■ Exercise instructions:
Your output should be the lines of the entries below, exactly, from the first one through the line that holds "[clock_network]".

****

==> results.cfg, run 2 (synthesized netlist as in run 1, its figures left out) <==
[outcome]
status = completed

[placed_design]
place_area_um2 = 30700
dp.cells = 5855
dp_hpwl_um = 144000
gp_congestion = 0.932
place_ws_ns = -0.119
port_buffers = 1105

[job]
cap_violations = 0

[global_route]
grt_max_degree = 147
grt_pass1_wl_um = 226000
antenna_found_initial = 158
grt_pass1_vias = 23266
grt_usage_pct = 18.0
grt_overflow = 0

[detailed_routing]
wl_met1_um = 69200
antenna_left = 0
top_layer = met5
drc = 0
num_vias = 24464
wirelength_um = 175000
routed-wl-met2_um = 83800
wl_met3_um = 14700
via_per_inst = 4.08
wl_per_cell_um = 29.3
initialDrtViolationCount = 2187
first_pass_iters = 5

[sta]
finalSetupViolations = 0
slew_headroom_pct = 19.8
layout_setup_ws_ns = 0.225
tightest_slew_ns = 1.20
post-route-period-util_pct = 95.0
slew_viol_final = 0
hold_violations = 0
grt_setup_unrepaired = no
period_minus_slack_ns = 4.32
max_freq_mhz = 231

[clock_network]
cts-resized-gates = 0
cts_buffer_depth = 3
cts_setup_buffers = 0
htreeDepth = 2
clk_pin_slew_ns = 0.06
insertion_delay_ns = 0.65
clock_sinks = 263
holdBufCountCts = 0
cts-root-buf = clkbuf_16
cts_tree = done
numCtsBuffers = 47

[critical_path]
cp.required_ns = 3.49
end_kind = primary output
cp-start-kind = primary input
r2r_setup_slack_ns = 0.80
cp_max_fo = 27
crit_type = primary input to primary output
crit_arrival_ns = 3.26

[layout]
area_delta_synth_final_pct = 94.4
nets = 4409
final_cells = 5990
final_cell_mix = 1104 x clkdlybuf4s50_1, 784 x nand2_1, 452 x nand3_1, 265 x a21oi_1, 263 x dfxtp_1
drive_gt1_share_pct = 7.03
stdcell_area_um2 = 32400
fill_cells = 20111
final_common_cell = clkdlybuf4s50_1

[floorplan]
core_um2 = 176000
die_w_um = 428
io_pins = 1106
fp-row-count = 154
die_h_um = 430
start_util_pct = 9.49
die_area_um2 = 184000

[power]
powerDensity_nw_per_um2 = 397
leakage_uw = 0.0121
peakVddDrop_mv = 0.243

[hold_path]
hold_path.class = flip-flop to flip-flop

****

■ Answer to this problem:
==> results.cfg, run 2 (synthesized netlist as in run 1, its figures left out) <==
[outcome]
status = completed

[placed_design]
place_area_um2 = 30700
dp.cells = 5855
dp_hpwl_um = 144000
gp_congestion = 0.932
place_ws_ns = -0.119
port_buffers = 1105

[job]
cap_violations = 0

[global_route]
grt_max_degree = 147
grt_pass1_wl_um = 226000
antenna_found_initial = 158
grt_pass1_vias = 23266
grt_usage_pct = 18.0
grt_overflow = 0

[detailed_routing]
wl_met1_um = 69200
antenna_left = 0
top_layer = met5
drc = 0
num_vias = 24464
wirelength_um = 175000
routed-wl-met2_um = 83800
wl_met3_um = 14700
via_per_inst = 4.08
wl_per_cell_um = 29.3
initialDrtViolationCount = 2187
first_pass_iters = 5

[sta]
finalSetupViolations = 0
slew_headroom_pct = 19.8
layout_setup_ws_ns = 0.225
tightest_slew_ns = 1.20
post-route-period-util_pct = 95.0
slew_viol_final = 0
hold_violations = 0
grt_setup_unrepaired = no
period_minus_slack_ns = 4.32
max_freq_mhz = 231

[clock_network]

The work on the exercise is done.